One was a widespread understanding that collaboration – between banks themselves, and between the banking industry and tech companies – is essential when addressing the challenges that face transaction banking. But that’s nothing new: everyone has known this for years. It’s just a question of scale, momentum and trust.
The other, more contrarian theme was a growing sense that blockchain is not a magic bullet to transform trade finance overnight, and that plenty can still be achieved in innovation without having anything to do with distributed ledger technology.
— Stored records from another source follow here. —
--- src/rtl/mem_copy_job_ctrl.sv ---
// ---------------------------------------------------------------------------
// mem_copy_job_ctrl
//
// Job sequencer for the generic-processing AFU. It sits between the CSR block
// and the CCI-P/MPF channels and moves one job of cache lines from the source
// to the destination buffer:
//   * a run pulse latches src/dst/length and starts the job;
//   * one c0 read-line request is issued per source line, throttled by c0
//     almost-full, an outstanding-read credit limit and read-buffer space;
//   * one c1 write-line request is issued per processed result line;
//   * done pulses once every read has returned and every write is acked.
//
// Ports
//   clk, reset                  clock, synchronous active-high reset
//   run                         single-cycle start pulse
//   src_cl_addr, dst_cl_addr    first source / destination cache line
//   length_bytes                job length in bytes (rounded up to lines)
//   c0_alm_full                 c0Tx almost-full
//   rd_req_valid/addr/mdata     registered read request (mdata = line index)
//   rd_rsp_valid                one read response line received
//   buf_full_n                  read buffer can take one more line
//   c1_alm_full                 c1Tx almost-full
//   wr_line_avail               a result line is ready
//   wr_line_pop                 consume result line (same cycle as decision)
//   wr_req_valid/addr           registered write request
//   wr_rsp_valid                one write ack received
//   busy                        job in progress (RUN or DRAIN)
//   done                        one-cycle completion pulse
//   run_ignored                 one-cycle pulse: run seen while busy
//   lines_total                 line count of the current / last job
// ---------------------------------------------------------------------------
module mem_copy_job_ctrl #(
    parameter int CL_ADDR_W          = 42,
    parameter int MAX_RD_OUTSTANDING = 64,
    parameter int LEN_W              = 64
) (
    input  logic                 clk,
    input  logic                 reset,
    input  logic                 run,
    input  logic [CL_ADDR_W-1:0] src_cl_addr,
    input  logic [CL_ADDR_W-1:0] dst_cl_addr,
    input  logic [LEN_W-1:0]     length_bytes,
    input  logic                 c0_alm_full,
    output logic                 rd_req_valid,
    output logic [CL_ADDR_W-1:0] rd_req_addr,
    output logic [15:0]          rd_req_mdata,
    input  logic                 rd_rsp_valid,
    input  logic                 buf_full_n,
    input  logic                 c1_alm_full,
    input  logic                 wr_line_avail,
    output logic                 wr_line_pop,
    output logic                 wr_req_valid,
    output logic [CL_ADDR_W-1:0] wr_req_addr,
    input  logic                 wr_rsp_valid,
    output logic                 busy,
    output logic                 done,
    output logic                 run_ignored,
    output logic [LEN_W-7:0]     lines_total
);

    // Internal line counters carry one extra bit so that a maximal length,
    // which rounds up to exactly 2^(LEN_W-6) lines, still terminates.
    localparam int CNT_W = LEN_W - 5;
    localparam int OUT_W = $clog2(MAX_RD_OUTSTANDING) + 1;

    typedef enum logic [1:0] {
        IDLE,
        RUN,
        DRAIN,
        DONE
    } state_t;

    state_t               state;
    logic [CL_ADDR_W-1:0] src_q;
    logic [CL_ADDR_W-1:0] dst_q;
    logic [CNT_W-1:0]     lines_q;
    logic [CNT_W-1:0]     rd_issued;
    logic [CNT_W-1:0]     wr_issued;
    logic [CNT_W-1:0]     wr_acked;
    logic [OUT_W-1:0]     rd_outst;

    // ceil(length_bytes / 64)
    logic [CNT_W-1:0]     lines_in;
    assign lines_in = CNT_W'(length_bytes >> 6) + CNT_W'(|length_bytes[5:0]);

    logic job_active;   // RUN or DRAIN
    logic can_start;    // a run pulse here starts a new job
    logic rd_go;        // issue a read this cycle
    logic wr_go;        // issue a write this cycle
    logic rsp_take;     // read response that actually retires a credit
    logic ack_take;     // write ack that counts toward completion

    assign job_active = (state == RUN) || (state == DRAIN);
    assign can_start  = run && ((state == IDLE) || (state == DONE));

    assign rd_go = (state == RUN)
                && (rd_issued < lines_q)
                && !c0_alm_full
                && (rd_outst < OUT_W'(MAX_RD_OUTSTANDING))
                && buf_full_n;

    assign wr_go = job_active
                && (wr_issued < lines_q)
                && wr_line_avail
                && !c1_alm_full;

    // The pop strobe is combinational; keep it quiet while reset is asserted
    // so an aborting job never swallows a result line.
    assign wr_line_pop = wr_go && !reset;

    // A response with no read outstanding (e.g. stale traffic from an
    // aborted job) must not wrap the credit counter.
    assign rsp_take = rd_rsp_valid && (rd_outst != '0);
    assign ack_take = wr_rsp_valid && job_active && (wr_acked != lines_q);

    always_ff @(posedge clk) begin
        if (reset) begin
            state        <= IDLE;
            src_q        <= '0;
            dst_q        <= '0;
            lines_q      <= '0;
            rd_issued    <= '0;
            wr_issued    <= '0;
            wr_acked     <= '0;
            rd_outst     <= '0;
            rd_req_valid <= 1'b0;
            rd_req_addr  <= '0;
            rd_req_mdata <= '0;
            wr_req_valid <= 1'b0;
            wr_req_addr  <= '0;
            busy         <= 1'b0;
            done         <= 1'b0;
            run_ignored  <= 1'b0;
            lines_total  <= '0;
        end else begin
            rd_req_valid <= rd_go;
            wr_req_valid <= wr_go;
            done         <= (state == DONE);
            run_ignored  <= run && job_active;

            if (rd_go) begin
                rd_req_addr  <= src_q + CL_ADDR_W'(rd_issued);
                rd_req_mdata <= rd_issued[15:0];
                rd_issued    <= rd_issued + CNT_W'(1);
            end

            if (wr_go) begin
                wr_req_addr <= dst_q + CL_ADDR_W'(wr_issued);
                wr_issued   <= wr_issued + CNT_W'(1);
            end

            // Issue and retire in the same cycle cancel out.
            if (rd_go && !rsp_take)
                rd_outst <= rd_outst + OUT_W'(1);
            else if (!rd_go && rsp_take)
                rd_outst <= rd_outst - OUT_W'(1);

            if (ack_take)
                wr_acked <= wr_acked + CNT_W'(1);

            case (state)
                IDLE, DONE: begin
                    if (can_start) begin
                        src_q       <= src_cl_addr;
                        dst_q       <= dst_cl_addr;
                        lines_q     <= lines_in;
                        lines_total <= lines_in[LEN_W-7:0];
                        rd_issued   <= '0;
                        wr_issued   <= '0;
                        wr_acked    <= '0;
                        rd_outst    <= '0;
                        // An empty job skips straight to completion.
                        if (lines_in == '0) begin
                            state <= DONE;
                            busy  <= 1'b0;
                        end else begin
                            state <= RUN;
                            busy  <= 1'b1;
                        end
                    end else begin
                        state <= IDLE;
                    end
                end

                RUN: begin
                    if (rd_issued == lines_q)
                        state <= DRAIN;
                end

                DRAIN: begin
                    // Wait for the last write ack and for every read to have
                    // come back so no stale response leaks into the next job.
                    if ((wr_acked == lines_q) && (rd_outst == '0)) begin
                        state <= DONE;
                        busy  <= 1'b0;
                    end
                end

                default: begin
                    state <= IDLE;
                    busy  <= 1'b0;
                end
            endcase
        end
    end

endmodule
Arguably the most important event announced at Sibos was the seven-bank collaboration on what used to be known as Project Wilson but is now referred to, rather less memorably in our view, as the Trade Information Network. Here, ANZ, Santander, BNP Paribas, Deutsche Bank, HSBC, Citi and Standard Chartered have committed to build what they call the first inclusive global multi-bank, multi-corporate network in trade finance.
It was conspicuous for the fact that it has absolutely nothing to do with blockchain. In fact, the only time blockchain was mentioned in the launch press conference was to ask why TIN didn’t have anything to do with blockchain.
The answer was that the seven banks wanted to bring together a system that is workable and scalable today in the area of supply chain finance; and, right now, that system isn’t blockchain. Distributed ledger technology might be part of TIN’s future, but it’s not yet workable in a practical sense – and that’s just fine, because technical innovations can be made without it.
There’s no question progress is being made in distributed ledger. More and more demonstration transactions are taking place; the HSBC-ING trade for Cargill in May, for example, was important, but it was still only a trade between two bits of the same company. Scalable though it theoretically is, it’s not yet a model in widespread use.
There is a running gag in the industry that widespread use of distributed ledgers in trade finance is permanently three to five years away. It will come, eventually, and will do useful things, dramatically reducing the time for payments to be made, which not only brings greater efficiency and lower costs but also spurs trade itself.
But banks and intermediaries are doing the right thing by pushing on with other innovative initiatives rather than betting the farm on a system that still faces huge challenges, chief among them bringing common standards and a single infrastructure that the industry can agree upon.
Because if there’s one thing we can agree on, it is that nobody yet agrees.